Above is a confusion matrix of my results.  

In [None]:
sns.set()
f_i = list(zip(feature_list, clf.feature_importances_))
feature_importances = pd.DataFrame(f_i, columns =['features', 'importances']).sort_values('importances', ascending = False)
top15 = feature_importances.iloc[:15,:]

sns.set(font_scale = 1.5)
_ = plt.figure(figsize = (15,10))
_ = plt.bar(top15['features'], top15['importances'])
_ = plt.title("Top 15 Most Important Features in RF Classifier")
_ = plt.ylabel("Relative Feature Importance")
_ = plt.xticks(rotation=55)

In [None]:
test_labels_2=test_labels.copy()
np.place(test_labels_2, test_labels_2 == 0, [1])
rf_preds_2=rf_preds.copy()
np.place(rf_preds_2, rf_preds_2 == 0, [1])

In [None]:
print('Random Forest Classifier Accuracy: ', round(f1_score(test_labels_2, rf_preds_2), 3) * 100, '%')

In [None]:
accurate = 0
for a, b in zip(rf_preds, test_labels):
    if a == 0:
        a = a + 1
    if b == 0:
        b = b + 1
    if a == b:
        accurate += 1
print('Random Forest Classifier Accuracy: ', round(accurate/len(test_labels), 3)* 100, '%')

In the cell above I changed all of the category of "Buy or Wait" to entirely buy.

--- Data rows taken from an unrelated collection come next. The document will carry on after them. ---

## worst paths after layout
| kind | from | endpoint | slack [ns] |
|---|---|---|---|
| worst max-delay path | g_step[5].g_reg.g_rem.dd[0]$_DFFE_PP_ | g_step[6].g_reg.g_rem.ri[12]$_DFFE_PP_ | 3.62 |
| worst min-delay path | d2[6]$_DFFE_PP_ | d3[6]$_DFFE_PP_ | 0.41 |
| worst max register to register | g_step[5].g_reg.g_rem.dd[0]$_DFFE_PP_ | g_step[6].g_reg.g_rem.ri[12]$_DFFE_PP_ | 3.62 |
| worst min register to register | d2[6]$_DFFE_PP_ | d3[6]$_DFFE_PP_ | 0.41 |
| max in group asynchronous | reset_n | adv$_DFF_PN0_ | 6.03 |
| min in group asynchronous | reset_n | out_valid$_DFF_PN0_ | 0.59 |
Background: an optimization exercise with open tools, aiming at small area, a short achievable clock period and few clock cycles per item. Do not read the settings as production practice. The RTL of this run was laid out without a check of its function.

### flow/constraint.sdc
create_clock -name core_clock -period 8.0 [get_ports {clk_i}]
set_input_delay 1.6000 -clock core_clock [delete_from_list [all_inputs] [get_ports {clk_i}]]
set_output_delay 1.6000 -clock core_clock [all_outputs]
set_load 0.01 [all_outputs]
### flow/standard.sh
#!/bin/bash
# synth_recipe.tcl (not shown) runs the flow's synth.tcl, then flattens the netlist and writes it again
# the make line also repeats each setting of config.mk as NAME=value (left out here)
make -C /OpenROAD-flow-scripts/flow DESIGN_CONFIG=/design/flow/config.mk WORK_HOME=/design/flow/orfs CLKGATE_MAP_FILE= SYNTH_SCRIPT=/design/flow/synth_recipe.tcl "${@:-finish}"
### flow/config.mk
export PLATFORM = sky130hd
export DESIGN_NAME = seq_mac_unit
export DESIGN_NICKNAME = seq_mac_unit
export VERILOG_FILES = /design/flow/design.v
export SDC_FILE = /design/flow/constraint.sdc
export NUM_CORES = 4
export LEC_CHECK = 0
export CAP_MARGIN = 20
export CORE_MARGIN = 2
export CORE_UTILIZATION = 50
export SETUP_SLACK_MARGIN = 4.2
export SLEW_MARGIN = 20
export SYNTH_HIERARCHICAL = 1
This is an optimization exercise on Yosys and OpenROAD, whose aim is small area, a short achievable clock period and few clock cycles per item, not a production implementation.
Function was checked by simulation only, so behaviour that the tests miss may differ from the original.

$ cat run.sh
#!/bin/bash
# synth_recipe.tcl (not shown) runs the flow's synth.tcl, then flattens the netlist and writes it again
# the make line also repeats each setting of config.mk as NAME=value (left out here)
make -C /OpenROAD-flow-scripts/flow DESIGN_CONFIG=/design/flow/config.mk WORK_HOME=/design/flow/orfs CLKGATE_MAP_FILE= SYNTH_SCRIPT=/design/flow/synth_recipe.tcl finish
$ cat design.v
package pra_pkg;
    localparam int SAMPLE_W   = 10;
    localparam int MAX_WINDOW = 32;
    localparam int AVG_W      = 14;
    localparam int PRESS_W    = 19;
endpackage
This design comes from an exercise in tuning for a short achievable clock period and few clock cycles per item on the open sky130 flow, not from production work.
RTL that was checked went through simulation tests only; none was proved equivalent to the original.
No activity file was given, so power comes from the tool's default toggle rates.

// sliding_window_sender
module sliding_window_sender #(
   parameter int WINDOW_SLOTS  = 8,
   parameter int PAYLOAD_BYTES = 1024
) (
   input  logic        clock,
   input  logic        reset,
   input  logic        req_tvalid,
   output logic        req_tready,
   input  logic [15:0] req_tdata,    
   input  logic [1:0]  req_tuser,    
   output logic        rsp_tvalid,
   input  logic        rsp_tready,
   output logic [31:0] rsp_tdata,    
   output logic [2:0]  rsp_tuser,    
   output logic        rsp_tlast,    
   input  logic        csr_we,
   input  logic [1:0]  csr_index,
   input  logic [15:0] csr_wdata
);
Size: about 850 flip-flops, roughly 79 I/O pins, about 44,000 um2 of cells after synthesis.
clock: 8.0 ns
lec_check: 0
abc_clock_period_in_ps: 2500
cap_margin: 20
core_margin: 2
core_utilization: 65
place_density: 0.75
slew_margin: 20
standard.sh (not shown) runs the stock make flow with config.mk's settings and CLKGATE_MAP_FILE= SYNTH_SCRIPT=/design/flow/synth_recipe.tcl, a recipe that flattens the netlist after the stock synthesis.
==> flow/flow/run.sh <==
#!/bin/bash
set -euo pipefail
bash standard.sh SETUP_SLACK_MARGIN=5.4 \
  "BUFFER_PORTS_ARGS=-buffer_cell sky130_fd_sc_hd__buf_4" \
  finish > run_standard.log 2>&1
The baseline completed with no timing, DRC or antenna violations.
Testbench counts at the start, summed over its fixed seeds: cycles 21,144, items 19,083.
Next try:
- CORE_UTILIZATION: 65 -> 80
- PLACE_DENSITY: 0.75 -> 0.85
Outcome: Now the flow aborted during global routing. Area after synthesis is unchanged. Synthesized cell count stays the same.

---

Another version of the RTL of sliding_window_sender (not shown whole).
Size: roughly 4000 cells after synthesis, ~830 flip-flops, roughly 0.043 mm² of cells after synthesis.
export LEC_CHECK = 0
export ABC_CLOCK_PERIOD_IN_PS = 2000
export CAP_MARGIN = 20
export CORE_MARGIN = 2
export CORE_UTILIZATION = 65
export PLACE_DENSITY = 0.75
export SLEW_MARGIN = 20
create_clock -name core_clock -period 8.0 [get_ports {clock}]
Scripts as last shown in full above: flow/flow/run.sh
The first run finished with timing, DRC and antenna clean.
Testbench counts at the start, summed over its fixed seeds: cycles 21,144, items 19,083.
Next try:
Settings changed: ABC_CLOCK_PERIOD_IN_PS 2000 to 2500.
After rerunning:
- The changed run completed with no timing, DRC or antenna violations
- non-clock buffer count does not change
- critical path depth stays the same
- cell count is unchanged

---

Another version of the RTL of sliding_window_sender (not shown whole).
Size: about 890 flip-flops, about 79 I/O pins, roughly 44000 um^2 of cells after synthesis.
==> flow/config.mk <==
export PLATFORM = sky130hd
export DESIGN_NAME = sliding_window_sender
export DESIGN_NICKNAME = sliding_window_sender
export VERILOG_FILES = /design/flow/design.v
export SDC_FILE = /design/flow/constraint.sdc
export NUM_CORES = 4
export LEC_CHECK = 0
export ABC_CLOCK_PERIOD_IN_PS = 2500
export CAP_MARGIN = 20
export CORE_MARGIN = 2
export CORE_UTILIZATION = 65
export PLACE_DENSITY = 0.75
export SLEW_MARGIN = 20
==> flow/constraint.sdc <==
create_clock -name core_clock -period 8.0 [get_ports {clock}]
set_input_delay 1.6000 -clock core_clock [delete_from_list [all_inputs] [get_ports {clock}]]
set_output_delay 1.6000 -clock core_clock [all_outputs]
set_load 0.01 [all_outputs]
Scripts as last shown in full above: flow/flow/run.sh
The starting point completed with no timing, DRC or antenna violations.
Edit:
==> flow/run.sh (new file) <==
#!/bin/bash
# synth_recipe.tcl (not shown) runs the flow's synth.tcl, then flattens the netlist and writes it again
# the make line also repeats each setting of config.mk as NAME=value (left out here)
make -C /OpenROAD-flow-scripts/flow DESIGN_CONFIG=/design/flow/config.mk WORK_HOME=/design/flow/orfs CLKGATE_MAP_FILE= SYNTH_SCRIPT=/design/flow/synth_recipe.tcl finish
--- a/flow/config.mk
+++ b/flow/config.mk
@@ -11,0 +12,2 @@
+export CTS_CLUSTER_DIAMETER = 60
+export CTS_CLUSTER_SIZE = 30
@@ -12,0 +15 @@
+export SETUP_SLACK_MARGIN = 5
removed: flow/flow/run.sh
removed: flow/standard.sh
Effect: Hold slack gains 5.3 ps. Via count shrinks by 5.2%. Worst setup slack gets worse by 36 ps. Total power goes down by 12%. Synthesized area stays the same. Register-to-register slack loses 40 ps. Non-clock buffer count decreases by 114. Flip-flop and latch count does not change. Fmax drops by 1.2%. Clock power is lower by 24%.
No run of this note included a check of the RTL's function; only the layout flow was run.

## separate check: timing with driven ports
The results above use ideal ports. As a check the final layouts listed here were re-extracted and re-timed, cells and wires unchanged.
Step 1 (the two cells are an assumption about what drives the block):
set clk [get_ports {clock}]
set_driving_cell -lib_cell sky130_fd_sc_hd__clkbuf_16 $clk
set_driving_cell -lib_cell sky130_fd_sc_hd__buf_2 [delete_from_list [all_inputs] $clk]
Step 2, shift: input delay + t, output delay - t, t = (earliest + latest rising clock arrival at the registers) / 2. This alone moves slack from input paths to output paths.
Three values: ideal, step 1, step 2; two values: the first two.
| run | t (ns) | slack for setup (ns) | worst setup path after step 2 | worst register clock-pin slew, ns | worst data-port slew with drivers (ns) |
|---|---|---|---|---|---|
| the first run of note 1 | 0.708 | 5.223 / 5.206 / 4.907 | input to register | 0.07 / 0.07 | 0.05 |
| the first run of note 2 | 0.705 | 5.174 / 5.174 / 4.750 | input to register | 0.07 / 0.07 | 0.05 |
| the second run of note 2 | 0.705 | 5.174 / 5.174 / 4.750 | input to register | 0.07 / 0.07 | 0.05 |
| the first run of note 3 | 0.717 | 5.028 / 5.028 / 4.947 | input to register | 0.07 / 0.07 | 0.04 |
| the second run of note 3 | 0.716 | 4.992 / 4.978 / 4.636 | input to register | 0.11 / 0.11 | 0.04 |
After both steps every run listed still meets setup and hold.
From an optimization exercise on the open Yosys and OpenROAD flow, aimed at small area, a short achievable clock period and few clock cycles per item; shortcuts taken in it are not production practice.
RTL that was checked went through simulation tests only; none was proved equivalent to the original.

==> inputs of 09-07 <==
// macc_control_top
module macc_control_top (
  input logic clk,
  input logic rst_n,
  input logic mac_begin,
  input logic acc_begin,
  input macc_pkg::len_t conv_len,
  input macc_pkg::filt_t filter_num,
  input macc_pkg::data_t weight_in,
  input macc_pkg::data_t ifmap_in,
  input macc_pkg::data_t external_psum,
  input macc_pkg::acc_t internal_psum,
  output logic mul_enable,
  output logic acc_enable,
  output macc_pkg::len_t cnt_a,
  output macc_pkg::filt_t cnt_b,
  output macc_pkg::acc_t accum_out,
  output logic psum_store,
  output logic mac_finish,
  output logic acc_finish
);
==> module operand_stage, before the edit <==
module operand_stage (
  input logic clk,
  input logic rst_n,
  input logic acc_enable,
  input logic issue_first,
  input logic issue_last,
  input logic issue_end,
  input macc_pkg::data_t weight_in,
  input macc_pkg::data_t ifmap_in,
  input macc_pkg::data_t external_psum,
  input macc_pkg::acc_t internal_psum,
  output logic keep_d,  
  output logic use_i_d,  
  output logic op_last,
  output logic op_end,
  output macc_pkg::data_t op_w,
  output logic [16:0] op_pp0,  
  output logic [7:0] op_one,  
  output logic [7:0] op_two,
  output logic [7:0] op_neg,
  output macc_pkg::acc_t op_i
);
  logic [1:0] acc_pipe;
  logic [1:0] first_pipe;
  logic [2:0] last_pipe;
  logic [2:0] end_pipe;
  logic pad_acc;  
  macc_pkg::data_t x;
  logic [16:0] xe;  
  macc_pkg::data_t w;
  logic one0;
  logic two0;
  logic [16:0] pp0;
  always_ff @(posedge clk or negedge rst_n) begin
    if (!rst_n) begin
      last_pipe <= '0;
      end_pipe <= '0;
    end else begin
      last_pipe <= {last_pipe[1:0], issue_last};
      end_pipe <= {end_pipe[1:0], issue_end};
    end
  end
  assign pad_acc = acc_pipe[1];
  assign keep_d = ~first_pipe[1];
  assign use_i_d = pad_acc;
  assign op_last = last_pipe[2];
  assign op_end = end_pipe[2];
  assign x = pad_acc ? macc_pkg::data_t'(1) : ifmap_in;
  assign xe = {x, 1'b0};
  assign w = pad_acc ? external_psum : weight_in;
  assign one0 = xe[1] ^ xe[0];
  assign two0 = (xe[2] & ~xe[1] & ~xe[0]) | (~xe[2] & xe[1] & xe[0]);
  always_comb begin
    for (int j = 0; j < 17; j++) begin
      pp0[j] = ((one0 & w[(j > 15) ? 15 : j]) | (two0 & ((j == 0) ? 1'b0 : w[(j > 16) ? 15 : j - 1]))) ^ xe[2];
    end
    pp0[16] = ~pp0[16];
  end
  assign op_i[15:0] = op_w;
  assign op_one[0] = 1'b0;
  assign op_two[0] = 1'b0;
  always_ff @(posedge clk) begin
    acc_pipe <= {acc_pipe[0], acc_enable};
    first_pipe <= {first_pipe[0], issue_first};
    op_w <= pad_acc ? internal_psum[15:0] : weight_in;
    op_pp0 <= pp0;
    op_neg[0] <= xe[2];
    op_i[35:16] <= internal_psum[35:16];
    for (int i = 1; i < 8; i++) begin
      op_one[i] <= xe[2*i+1] ^ xe[2*i];
      op_two[i] <= (xe[2*i+2] & ~xe[2*i+1] & ~xe[2*i]) | (~xe[2*i+2] & xe[2*i+1] & xe[2*i]);
      op_neg[i] <= xe[2*i+2];
    end
  end
endmodule
Settings: LEC_CHECK=0, CAP_MARGIN=20, CORE_MARGIN=2, CORE_UTILIZATION=60, CTS_CLUSTER_DIAMETER=100, CTS_CLUSTER_SIZE=25, SETUP_SLACK_MARGIN=4.2, SLEW_MARGIN=20, SYNTH_HIERARCHICAL=1, SYNTH_MINIMUM_KEEP_SIZE=0; clock period 7.0 ns.
standard.sh (not shown) runs the stock make flow with config.mk's settings and CLKGATE_MAP_FILE= SYNTH_SCRIPT=/design/flow/synth_recipe.tcl, a recipe that flattens the netlist after the stock synthesis.
==> flow/flow/run.sh <==
#!/bin/bash
# standard layout, with the port buffers made from the smallest plain buffer
set -euo pipefail
export BUFFER_PORTS_ARGS="-buffer_cell sky130_fd_sc_hd__buf_1"
bash standard.sh > standard_flow.log 2>&1
==> 11-05 (differences from 09-07) <==
--- a/flow/design.v
+++ b/flow/design.v
@@ -127,16 +127,15 @@
     end
     pp0[16] = ~pp0[16];
   end
-  assign op_i[15:0] = op_w;
   assign op_one[0] = 1'b0;
   assign op_two[0] = 1'b0;
   always_ff @(posedge clk) begin
     acc_pipe <= {acc_pipe[0], acc_enable};
     first_pipe <= {first_pipe[0], issue_first};
-    op_w <= pad_acc ? internal_psum[15:0] : weight_in;
+    op_w <= w;
     op_pp0 <= pp0;
     op_neg[0] <= xe[2];
-    op_i[35:16] <= internal_psum[35:16];
+    op_i <= internal_psum;
     for (int i = 1; i < 8; i++) begin
       op_one[i] <= xe[2*i+1] ^ xe[2*i];
       op_two[i] <= (xe[2*i+2] & ~xe[2*i+1] & ~xe[2*i]) | (~xe[2*i+2] & xe[2*i+1] & xe[2*i]);
Settings changed: ABC_AREA set to 1.
==> 05-06 (differences from 09-07) <==
--- a/flow/design.v
+++ b/flow/design.v
@@ -127,16 +127,15 @@
     end
     pp0[16] = ~pp0[16];
   end
-  assign op_i[15:0] = op_w;
   assign op_one[0] = 1'b0;
   assign op_two[0] = 1'b0;
   always_ff @(posedge clk) begin
     acc_pipe <= {acc_pipe[0], acc_enable};
     first_pipe <= {first_pipe[0], issue_first};
-    op_w <= pad_acc ? internal_psum[15:0] : weight_in;
+    op_w <= w;
     op_pp0 <= pp0;
     op_neg[0] <= xe[2];
-    op_i[35:16] <= internal_psum[35:16];
+    op_i <= internal_psum;
     for (int i = 1; i < 8; i++) begin
       op_one[i] <= xe[2*i+1] ^ xe[2*i];
       op_two[i] <= (xe[2*i+2] & ~xe[2*i+1] & ~xe[2*i]) | (~xe[2*i+2] & xe[2*i+1] & xe[2*i]);
Settings changed: SETUP_SLACK_MARGIN 4.2 to 4.3.
==> 07-09 (differences from 09-07) <==
--- a/flow/design.v
+++ b/flow/design.v
@@ -127,16 +127,15 @@
     end
     pp0[16] = ~pp0[16];
   end
-  assign op_i[15:0] = op_w;
   assign op_one[0] = 1'b0;
   assign op_two[0] = 1'b0;
   always_ff @(posedge clk) begin
     acc_pipe <= {acc_pipe[0], acc_enable};
     first_pipe <= {first_pipe[0], issue_first};
-    op_w <= pad_acc ? internal_psum[15:0] : weight_in;
+    op_w <= w;
     op_pp0 <= pp0;
     op_neg[0] <= xe[2];
-    op_i[35:16] <= internal_psum[35:16];
+    op_i <= internal_psum;
     for (int i = 1; i < 8; i++) begin
       op_one[i] <= xe[2*i+1] ^ xe[2*i];
       op_two[i] <= (xe[2*i+2] & ~xe[2*i+1] & ~xe[2*i]) | (~xe[2*i+2] & xe[2*i+1] & xe[2*i]);
Settings changed: CORE_UTILIZATION 60 to 70, PLACE_DENSITY set to 0.75.
==> run notes <==
| quantity | 11-05 | 07-09 | 05-06 | 09-07 |
|---|---|---|---|---|
| Result of the run | timing/DRC/antenna clean | timing/DRC/antenna clean | timing/DRC/antenna clean | timing/DRC/antenna clean |
| Worst clock skew | 24.2 ps | 16.3 ps | 19.1 ps | 10.3 ps |
| Share of cell area taken by flip-flops and latches | 0.257 | 0.306 | 0.294 | 0.290 |
| Proportion of final cell area spent on non-clock buffers | 0.0592 | 0.0696 | 0.0907 | 0.0706 |
| Layout clock buffers | 15 | 14 | 14 | 16 |
| Area after detailed placement | 17500 um^2 | 14400 um^2 | 14600 um^2 | 14300 um^2 |
| Number of placed instances, taps included | 3177 | 1634 | 1687 | 1667 |
| Core region area | 29500 um^2 | 20900 um^2 | 24200 um^2 | 24200 um^2 |
| Max incr delay on CP | 580 ps | 530 ps | 460 ps | 500 ps |
| Maximum number of pins on one net before global-route repair | 40 | 64 | 64 | 75 |
| Wire length of the first global-routing pass | 68000 um | 48100 um | 50200 um | 50000 um |
| GRT Overall Usage | 0.268 | 0.270 | 0.242 | 0.243 |
| Clock net sink count | 229 | 229 | 229 | 213 |
| Synthesized netlist cell count | 2804 | 1363 | 1363 | 1359 |
| Chip width | 177 um | 149 um | 161 um | 161 um |
Testbench counts of 11-05, summed over its fixed seeds: cycles 24,347, items 22,427.
Testbench counts of 05-06, summed over its fixed seeds: cycles 24,347, items 22,427.
Testbench counts of 07-09, summed over its fixed seeds: cycles 24,347, items 22,427.
Only the layout flow was run in 09-07; the RTL was not checked for function there.

what the ideal ports hide:
Ports are ideal in the flow. The routed layouts listed here were re-timed in OpenROAD. Step 1 assumes that a clkbuf_16 drives the clock port and a buf_2 every other input. Step 2 moves the port delays by t, midway between the first and last clock arrival at a register: inputs arrive t later, outputs are due t later. That takes back most of the time a late clock gives input paths. a / b / c = ideal ports / drivers / drivers and shift; a / b = the first two.
| run | t (ns) | setup WS [ns] | slew at the worst register clock pin (ns) |
|---|---|---|---|
| 09-07 | 0.530 | 4.249 / 4.249 / 3.987 | 0.10 / 0.10 |
| 11-05 | 0.554 | 4.240 / 4.240 / 4.240 | 0.10 / 0.10 |
| 05-06 | 0.533 | 4.240 / 4.240 / 3.957 | 0.10 / 0.10 |
| 07-09 | 0.522 | 4.229 / 4.229 / 3.944 | 0.09 / 0.09 |
After both steps every run listed still meets setup and hold. For 07-09, which loses most, drivers alone change the setup slack by 0.000 ns; drivers and shift together by -0.285 ns.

This would result in the same amount of money being saved for the customer. My accuracy improves by 1.5 points. My F1 score goes down by 3.2 points.

## Part II: Using the datasets that have reduced dimensionality from PCA

In [None]:
train_features_pca = np.loadtxt('../train_features_pca.txt', dtype=int)
test_features_pca = np.loadtxt('../test_features_pca.txt', dtype=int)

## Training and Testing the RF Classifier

In [None]:
n_components = []
accuracies = []
cnf_matricies = []
from sklearn.ensemble import RandomForestClassifier
clf = RandomForestClassifier(n_jobs=-1, random_state=123, n_estimators=1000)
for n in [52, 34, 29, 25]:
    rf = clf.fit(train_features_pca[:, :n], train_labels)
    rf_preds = clf.predict(test_features_pca[:, :n])
    accurate = 0
    for a, b in zip(rf_preds, test_labels):
        if a==b:
            accurate += 1
    n_components.append(n)
    accuracies.append(accurate/len(test_labels))
    print('RF Classifier Accuracy for ', n, ' components:', round((accurate/len(test_labels)), 3) * 100, '%')
    print('RF Classifier F1 score for ', n, ' components:', round(f1_score(test_labels, rf_preds, average = 'weighted'), 3) * 100, '%')
    cnf_matrix = confusion_matrix(test_labels, rf_preds)
    cnf_matricies.append(cnf_matrix)

The accuracies and F1 scores of the models trained on the PCA data are much worse than of the model trained on all of the training data. This might be because the colinearity of the features actually helps the model. 

## Conclusion

The best F1 score and accuracy (94.6 % and 94.8% respectively) came from the RF classifier trained on all 52 features. This was a 33 point improvement of both F1 score and accuracy over the baselines. The date features were broken into week number and day of week, and coded numerically. The categorical variables like highest class available and carrier were encoded using one hot encoding. The accuracy and F1 score went down when using data that was first reduced by PCA.